Helado de chocolate

Por NEACONATUS

Los niños y niñas de hoy son multimedia y participan activamente de la cultura popular de los adultos en la que están inmersos. Tal vez abducidos por esa realidad insulsa y crispada que crean los medios de comunicación. Y así construyen una identidad preseteada donde el espacio para la imaginación libre y propia es efímera. Sin embargo no son pasivos ni indefensos, aunque si un tanto simultáneos y dispersos (Roxana Morduchowicz, Paidós), son las contradicciones que debemos aceptar y acompañar. Pero aún existe la intervención sanadora del cuento, como sucede en el bello libro de Evelin Rucker publicado recientemente por la editorial independiente Liburu Urdina, un emprendimiento local que merece persistir. Misiones necesita construir una dimensión editorial, acotada, pero propia y a escala de un mercado autónomo. Este desafío comienza a percibirse.
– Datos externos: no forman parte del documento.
`src/rtl/sfifo_stream_reader.sv`:
```
// sfifo_stream_reader: drains an sfifo read port into a registered
// valid/ready stream with packet framing. The most recently popped word is
// held in a pending register until it is known whether it ends a packet.
// A packet ends after PKTLEN words, or after TIMEOUT idle cycles with an
// empty FIFO.
//
// state   | meaning
// --------+-----------------------------------------------------------
// P empty | no word held back; next pop starts a packet at index 0
// P full  | one word held, waiting for a successor, PKTLEN or timeout
// O full  | word presented downstream, held stable until accepted
module sfifo_stream_reader #(
    parameter int BW      = 8,
    parameter int PKTLEN  = 4,
    parameter int TIMEOUT = 8
) (
    input  logic          i_clk,
    input  logic          i_reset,
    input  logic          i_fifo_empty,
    input  logic [BW-1:0] i_fifo_data,
    output logic          o_fifo_rd,
    output logic          o_valid,
    input  logic          i_ready,
    output logic [BW-1:0] o_data,
    output logic          o_last
);

    localparam int IW = (PKTLEN > 1) ? $clog2(PKTLEN) : 1;
    localparam int CW = $clog2(TIMEOUT + 1);
    localparam logic [IW-1:0] IDX_LAST = IW'(PKTLEN - 1);
    localparam logic [CW-1:0] CNT_MAX  = CW'(TIMEOUT);

    logic          p_valid_q, p_valid_d;
    logic [BW-1:0] p_data_q, p_data_d;
    logic [IW-1:0] p_idx_q, p_idx_d;
    logic          o_valid_q, o_valid_d;
    logic [BW-1:0] o_data_q, o_data_d;
    logic          o_last_q, o_last_d;
    logic [CW-1:0] idle_cnt_q, idle_cnt_d;

    logic can_load;
    logic fifo_rd;
    logic rel_a, rel_b, rel_c;
    logic rel_go;
    logic rel_last;

    // Handshake and release decode; a successor pop beats a timeout, so a
    // word only closes by timeout if nothing follows it on that edge.
    always_comb begin
        can_load = !o_valid_q || i_ready;
        fifo_rd  = !i_reset && !i_fifo_empty && (!p_valid_q || can_load);
        rel_a    = p_valid_q && can_load && (p_idx_q == IDX_LAST);
        rel_b    = p_valid_q && can_load && fifo_rd;
        rel_c    = p_valid_q && can_load && (idle_cnt_q == CNT_MAX);
        rel_go   = rel_a || rel_b || rel_c;
        rel_last = rel_a || !rel_b;
    end

    // Next-state for the pending register, output register and idle counter.
    always_comb begin
        p_valid_d  = p_valid_q;
        p_data_d   = p_data_q;
        p_idx_d    = p_idx_q;
        o_valid_d  = o_valid_q;
        o_data_d   = o_data_q;
        o_last_d   = o_last_q;
        idle_cnt_d = idle_cnt_q;

        if (fifo_rd) begin
            p_valid_d = 1'b1;
            p_data_d  = i_fifo_data;
            // A pop with P full always releases P, so rel_last is meaningful.
            if (!p_valid_q || rel_last)
                p_idx_d = '0;
            else
                p_idx_d = p_idx_q + IW'(1);
        end else if (rel_go) begin
            p_valid_d = 1'b0;
        end

        if (rel_go) begin
            o_valid_d = 1'b1;
            o_data_d  = p_data_q;
            o_last_d  = rel_last;
        end else if (o_valid_q && i_ready) begin
            o_valid_d = 1'b0;
        end

        // Saturates while O is blocked so the close happens as soon as O frees.
        if (fifo_rd || !i_fifo_empty)
            idle_cnt_d = '0;
        else if (p_valid_q && (idle_cnt_q != CNT_MAX))
            idle_cnt_d = idle_cnt_q + CW'(1);
    end

    // State registers; reset discards any held or presented word.
    always_ff @(posedge i_clk or posedge i_reset) begin
        if (i_reset) begin
            p_valid_q  <= 1'b0;
            p_data_q   <= '0;
            p_idx_q    <= '0;
            o_valid_q  <= 1'b0;
            o_data_q   <= '0;
            o_last_q   <= 1'b0;
            idle_cnt_q <= '0;
        end else begin
            p_valid_q  <= p_valid_d;
            p_data_q   <= p_data_d;
            p_idx_q    <= p_idx_d;
            o_valid_q  <= o_valid_d;
            o_data_q   <= o_data_d;
            o_last_q   <= o_last_d;
            idle_cnt_q <= idle_cnt_d;
        end
    end

    assign o_fifo_rd = fifo_rd;
    assign o_valid   = o_valid_q;
    assign o_data    = o_data_q;
    assign o_last    = o_last_q;

endmodule

```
La edición del libro es impecable. Diseño profesional, con familias tipográficas generosas y estupendamente ilustrado por Noelia Cedrón. Rucker nos lleva de paseo, a través de historias breves, por el jardín encantado de los temas que rodean a las infancias. Las fronteras tecnológicas, la superación de los primeros miedos, el decidir a atreverse, la perspectiva de género trascendiendo estereotipos, las pruebas a superar, los sortilegios y mitos regionales (aunque la autora logra con lúcida y superadora pericia que se crucen Nueva York con la aldea en la selva), la competencia, las violencias iniciáticas, el descubrir la naturaleza y sus prodigios, las pesadillas, los sustos, el aceptar lo diferente e imperfecto… Todo sugerido por la figura mediadora de la abuela, el último de los seres humanos que (quizás) aún guarda algo de magia en su corazón.

Adentrándonos en las páginas de Un helado de chocolate encontraremos que a Mailén le pasa lo de Alicia. Las caídas en un agujero o dentro de la computadora son las que inician la literatura. Carroll y Rucker lo hacen muy bien porque con ese tropezón comienza la fantasía. El submundo de Alicia, peculiar, fantástico es maravilloso. Y el de Mailén también porque es el mundo de los libros de literatura. Quisiéramos que la niña continúe interactuando con Pinocho, Manuelita, escondiéndose de Cruella de Vil o caminando al lado de un caballo que fue rocín antes. El “tengo que volver, porque seguramente mi mamá estará buscándome” es el punto suspensivo, no digamos, final, de esa pequeña aventura, que no es otra que la aventura de los libros.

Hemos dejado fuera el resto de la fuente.